Task objective>
From the entries below, copy every line that holds the word "endpoints".

Entries shown>

┌──

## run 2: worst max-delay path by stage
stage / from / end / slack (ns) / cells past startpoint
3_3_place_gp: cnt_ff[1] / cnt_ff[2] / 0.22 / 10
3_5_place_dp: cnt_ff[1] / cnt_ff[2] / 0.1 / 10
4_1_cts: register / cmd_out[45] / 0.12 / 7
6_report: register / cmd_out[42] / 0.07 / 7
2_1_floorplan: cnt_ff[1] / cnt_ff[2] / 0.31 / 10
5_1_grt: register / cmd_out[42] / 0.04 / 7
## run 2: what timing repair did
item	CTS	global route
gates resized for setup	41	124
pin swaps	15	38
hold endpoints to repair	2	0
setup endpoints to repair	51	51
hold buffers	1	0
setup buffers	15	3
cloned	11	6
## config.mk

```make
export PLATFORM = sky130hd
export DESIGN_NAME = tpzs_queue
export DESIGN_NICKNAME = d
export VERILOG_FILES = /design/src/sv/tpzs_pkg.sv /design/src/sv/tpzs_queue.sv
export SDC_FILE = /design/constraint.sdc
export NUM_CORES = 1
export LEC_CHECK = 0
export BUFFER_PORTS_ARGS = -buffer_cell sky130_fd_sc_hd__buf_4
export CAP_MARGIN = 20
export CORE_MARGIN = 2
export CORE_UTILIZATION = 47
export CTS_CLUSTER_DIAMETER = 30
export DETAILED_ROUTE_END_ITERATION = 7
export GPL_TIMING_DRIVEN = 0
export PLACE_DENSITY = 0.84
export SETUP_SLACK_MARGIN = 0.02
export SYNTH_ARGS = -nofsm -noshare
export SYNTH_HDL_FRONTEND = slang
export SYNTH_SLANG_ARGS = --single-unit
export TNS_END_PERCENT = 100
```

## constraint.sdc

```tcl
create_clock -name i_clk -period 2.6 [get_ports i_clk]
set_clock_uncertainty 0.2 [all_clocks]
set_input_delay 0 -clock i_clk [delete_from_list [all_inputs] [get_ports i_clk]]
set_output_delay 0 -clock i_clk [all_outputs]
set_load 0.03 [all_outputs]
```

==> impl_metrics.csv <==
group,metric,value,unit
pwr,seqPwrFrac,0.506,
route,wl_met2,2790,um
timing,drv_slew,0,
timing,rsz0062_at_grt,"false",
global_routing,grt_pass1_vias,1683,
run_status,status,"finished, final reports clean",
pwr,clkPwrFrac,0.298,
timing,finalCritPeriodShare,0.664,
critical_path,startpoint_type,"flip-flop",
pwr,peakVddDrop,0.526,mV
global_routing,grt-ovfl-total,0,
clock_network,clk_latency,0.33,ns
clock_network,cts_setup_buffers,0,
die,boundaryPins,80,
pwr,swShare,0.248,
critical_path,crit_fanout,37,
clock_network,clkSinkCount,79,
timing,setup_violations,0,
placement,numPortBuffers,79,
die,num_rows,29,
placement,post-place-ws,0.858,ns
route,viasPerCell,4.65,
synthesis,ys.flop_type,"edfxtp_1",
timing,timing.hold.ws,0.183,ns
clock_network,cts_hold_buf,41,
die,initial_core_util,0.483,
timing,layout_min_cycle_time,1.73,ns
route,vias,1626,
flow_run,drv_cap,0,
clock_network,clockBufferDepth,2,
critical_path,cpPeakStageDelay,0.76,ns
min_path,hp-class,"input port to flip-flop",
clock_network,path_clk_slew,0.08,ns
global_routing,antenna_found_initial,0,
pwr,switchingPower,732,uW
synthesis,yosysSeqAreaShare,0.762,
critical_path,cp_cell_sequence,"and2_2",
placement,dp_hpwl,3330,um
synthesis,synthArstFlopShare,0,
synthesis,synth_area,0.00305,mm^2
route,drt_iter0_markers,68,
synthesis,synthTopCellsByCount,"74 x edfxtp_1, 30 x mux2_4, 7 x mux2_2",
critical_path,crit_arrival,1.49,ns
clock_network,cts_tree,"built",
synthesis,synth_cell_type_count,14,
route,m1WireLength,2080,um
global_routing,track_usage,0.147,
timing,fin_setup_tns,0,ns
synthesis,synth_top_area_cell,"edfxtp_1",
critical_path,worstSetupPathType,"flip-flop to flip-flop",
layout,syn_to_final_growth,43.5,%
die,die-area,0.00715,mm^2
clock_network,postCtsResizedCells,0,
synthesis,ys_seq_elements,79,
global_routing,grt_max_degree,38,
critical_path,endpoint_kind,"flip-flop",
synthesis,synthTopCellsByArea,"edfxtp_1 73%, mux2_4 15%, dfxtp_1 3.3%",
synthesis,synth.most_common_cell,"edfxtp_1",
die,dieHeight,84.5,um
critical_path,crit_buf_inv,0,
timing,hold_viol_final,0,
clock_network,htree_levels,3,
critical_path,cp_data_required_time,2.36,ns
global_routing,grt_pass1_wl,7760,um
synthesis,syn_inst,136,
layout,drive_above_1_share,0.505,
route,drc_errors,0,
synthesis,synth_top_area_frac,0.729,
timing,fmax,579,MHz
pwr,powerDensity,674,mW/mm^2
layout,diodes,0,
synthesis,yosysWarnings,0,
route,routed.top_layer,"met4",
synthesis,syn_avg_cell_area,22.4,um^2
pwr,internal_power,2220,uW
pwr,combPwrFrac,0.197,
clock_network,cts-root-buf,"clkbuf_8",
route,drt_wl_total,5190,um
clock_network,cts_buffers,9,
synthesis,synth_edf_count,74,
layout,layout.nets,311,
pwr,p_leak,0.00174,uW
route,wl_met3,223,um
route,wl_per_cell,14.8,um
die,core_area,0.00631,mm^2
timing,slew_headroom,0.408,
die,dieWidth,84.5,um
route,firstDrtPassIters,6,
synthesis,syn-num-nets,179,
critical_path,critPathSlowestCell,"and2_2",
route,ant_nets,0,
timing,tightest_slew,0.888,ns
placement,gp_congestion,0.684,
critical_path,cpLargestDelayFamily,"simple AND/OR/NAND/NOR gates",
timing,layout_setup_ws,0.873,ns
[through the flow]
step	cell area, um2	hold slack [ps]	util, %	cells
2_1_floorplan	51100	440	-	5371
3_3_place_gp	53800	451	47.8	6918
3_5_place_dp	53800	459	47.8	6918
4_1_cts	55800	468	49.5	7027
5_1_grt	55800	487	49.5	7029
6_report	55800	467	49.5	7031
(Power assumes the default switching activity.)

└──
┌──

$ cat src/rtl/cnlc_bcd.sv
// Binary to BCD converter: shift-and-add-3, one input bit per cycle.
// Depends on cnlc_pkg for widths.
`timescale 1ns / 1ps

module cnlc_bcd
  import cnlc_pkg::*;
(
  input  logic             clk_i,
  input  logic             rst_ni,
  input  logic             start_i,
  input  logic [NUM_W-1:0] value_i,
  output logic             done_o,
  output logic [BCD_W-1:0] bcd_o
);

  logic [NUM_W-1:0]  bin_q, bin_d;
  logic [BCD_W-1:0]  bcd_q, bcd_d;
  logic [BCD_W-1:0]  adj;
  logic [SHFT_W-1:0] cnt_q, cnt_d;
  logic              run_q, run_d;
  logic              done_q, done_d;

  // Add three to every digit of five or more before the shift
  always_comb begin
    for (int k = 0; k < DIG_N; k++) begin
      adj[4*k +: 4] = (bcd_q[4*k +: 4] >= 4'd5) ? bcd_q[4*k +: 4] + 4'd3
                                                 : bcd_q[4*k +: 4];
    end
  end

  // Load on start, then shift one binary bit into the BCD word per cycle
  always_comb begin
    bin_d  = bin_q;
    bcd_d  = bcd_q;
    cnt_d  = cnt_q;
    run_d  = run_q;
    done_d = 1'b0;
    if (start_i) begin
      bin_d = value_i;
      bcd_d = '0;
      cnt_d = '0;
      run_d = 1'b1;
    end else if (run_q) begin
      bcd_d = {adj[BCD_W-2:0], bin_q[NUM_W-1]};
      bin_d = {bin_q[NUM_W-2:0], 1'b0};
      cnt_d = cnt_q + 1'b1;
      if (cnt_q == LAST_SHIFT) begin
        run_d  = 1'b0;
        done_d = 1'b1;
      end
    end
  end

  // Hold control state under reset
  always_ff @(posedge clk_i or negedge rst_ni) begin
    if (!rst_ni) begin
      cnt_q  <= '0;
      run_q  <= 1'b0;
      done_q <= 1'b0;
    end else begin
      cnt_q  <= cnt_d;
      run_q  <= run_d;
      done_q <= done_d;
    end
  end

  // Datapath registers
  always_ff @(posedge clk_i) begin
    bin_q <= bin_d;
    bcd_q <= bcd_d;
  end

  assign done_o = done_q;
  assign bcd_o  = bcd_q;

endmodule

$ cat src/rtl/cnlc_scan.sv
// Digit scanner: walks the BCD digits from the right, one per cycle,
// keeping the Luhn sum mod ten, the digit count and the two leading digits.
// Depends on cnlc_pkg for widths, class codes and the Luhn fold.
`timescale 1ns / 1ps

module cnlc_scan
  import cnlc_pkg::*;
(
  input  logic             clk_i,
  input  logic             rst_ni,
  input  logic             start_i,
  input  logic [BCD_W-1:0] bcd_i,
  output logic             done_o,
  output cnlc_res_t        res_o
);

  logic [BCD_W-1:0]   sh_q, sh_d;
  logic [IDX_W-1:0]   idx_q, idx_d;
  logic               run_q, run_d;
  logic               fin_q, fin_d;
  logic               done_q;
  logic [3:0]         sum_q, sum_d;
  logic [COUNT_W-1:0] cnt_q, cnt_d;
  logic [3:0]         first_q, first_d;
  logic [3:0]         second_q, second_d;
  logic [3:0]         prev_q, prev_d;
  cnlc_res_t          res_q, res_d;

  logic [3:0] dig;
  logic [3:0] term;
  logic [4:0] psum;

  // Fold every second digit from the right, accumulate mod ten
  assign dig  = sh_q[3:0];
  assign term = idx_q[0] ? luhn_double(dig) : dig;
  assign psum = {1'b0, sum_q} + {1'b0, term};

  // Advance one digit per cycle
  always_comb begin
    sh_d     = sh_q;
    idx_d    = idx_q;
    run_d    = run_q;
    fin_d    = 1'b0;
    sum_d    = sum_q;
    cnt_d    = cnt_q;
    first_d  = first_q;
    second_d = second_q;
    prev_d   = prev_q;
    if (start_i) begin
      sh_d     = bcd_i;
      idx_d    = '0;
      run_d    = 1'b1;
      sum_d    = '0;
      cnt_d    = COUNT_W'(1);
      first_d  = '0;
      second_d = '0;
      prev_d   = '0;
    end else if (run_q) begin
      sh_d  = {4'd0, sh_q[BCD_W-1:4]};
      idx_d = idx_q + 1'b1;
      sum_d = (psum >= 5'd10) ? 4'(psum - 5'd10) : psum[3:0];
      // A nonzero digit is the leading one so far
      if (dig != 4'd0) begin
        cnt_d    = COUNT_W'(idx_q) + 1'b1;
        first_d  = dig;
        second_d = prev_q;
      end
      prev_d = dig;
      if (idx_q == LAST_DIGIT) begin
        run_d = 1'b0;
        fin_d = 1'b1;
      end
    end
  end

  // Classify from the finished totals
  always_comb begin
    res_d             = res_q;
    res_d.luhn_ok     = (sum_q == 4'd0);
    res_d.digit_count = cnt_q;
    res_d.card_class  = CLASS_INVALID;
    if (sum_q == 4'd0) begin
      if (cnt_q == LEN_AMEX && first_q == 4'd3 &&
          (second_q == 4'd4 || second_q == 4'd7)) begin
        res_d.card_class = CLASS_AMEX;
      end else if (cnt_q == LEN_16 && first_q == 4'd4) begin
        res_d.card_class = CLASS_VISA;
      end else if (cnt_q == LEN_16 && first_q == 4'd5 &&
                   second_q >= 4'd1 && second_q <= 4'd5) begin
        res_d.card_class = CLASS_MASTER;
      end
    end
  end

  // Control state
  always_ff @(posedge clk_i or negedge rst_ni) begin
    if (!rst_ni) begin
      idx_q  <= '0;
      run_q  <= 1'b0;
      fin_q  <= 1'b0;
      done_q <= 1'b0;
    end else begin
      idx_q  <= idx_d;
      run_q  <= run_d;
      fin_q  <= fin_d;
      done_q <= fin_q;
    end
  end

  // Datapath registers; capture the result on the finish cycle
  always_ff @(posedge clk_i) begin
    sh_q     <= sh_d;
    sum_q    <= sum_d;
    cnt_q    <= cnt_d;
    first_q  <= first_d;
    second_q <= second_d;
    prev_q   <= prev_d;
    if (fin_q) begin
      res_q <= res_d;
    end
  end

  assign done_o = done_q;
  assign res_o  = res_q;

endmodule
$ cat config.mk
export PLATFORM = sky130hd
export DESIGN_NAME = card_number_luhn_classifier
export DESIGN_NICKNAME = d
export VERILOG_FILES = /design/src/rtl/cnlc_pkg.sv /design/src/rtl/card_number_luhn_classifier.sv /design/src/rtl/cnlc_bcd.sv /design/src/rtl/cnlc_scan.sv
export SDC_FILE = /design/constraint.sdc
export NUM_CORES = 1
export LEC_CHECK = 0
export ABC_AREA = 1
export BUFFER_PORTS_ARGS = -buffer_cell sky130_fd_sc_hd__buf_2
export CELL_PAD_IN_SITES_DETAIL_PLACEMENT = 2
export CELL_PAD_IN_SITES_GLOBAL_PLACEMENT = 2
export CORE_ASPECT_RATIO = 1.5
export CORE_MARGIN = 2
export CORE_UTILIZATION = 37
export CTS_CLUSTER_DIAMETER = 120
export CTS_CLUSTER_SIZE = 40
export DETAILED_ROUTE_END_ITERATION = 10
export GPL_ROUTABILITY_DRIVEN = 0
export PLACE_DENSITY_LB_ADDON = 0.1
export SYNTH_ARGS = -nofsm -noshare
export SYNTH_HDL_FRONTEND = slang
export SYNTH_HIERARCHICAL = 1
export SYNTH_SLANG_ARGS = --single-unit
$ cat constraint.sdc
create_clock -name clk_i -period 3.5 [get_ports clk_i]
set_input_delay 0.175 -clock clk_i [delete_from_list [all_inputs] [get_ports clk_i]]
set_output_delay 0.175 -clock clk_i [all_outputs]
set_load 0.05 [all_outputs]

└──

Answer below>
hold endpoints to repair	2	0
setup endpoints to repair	51	51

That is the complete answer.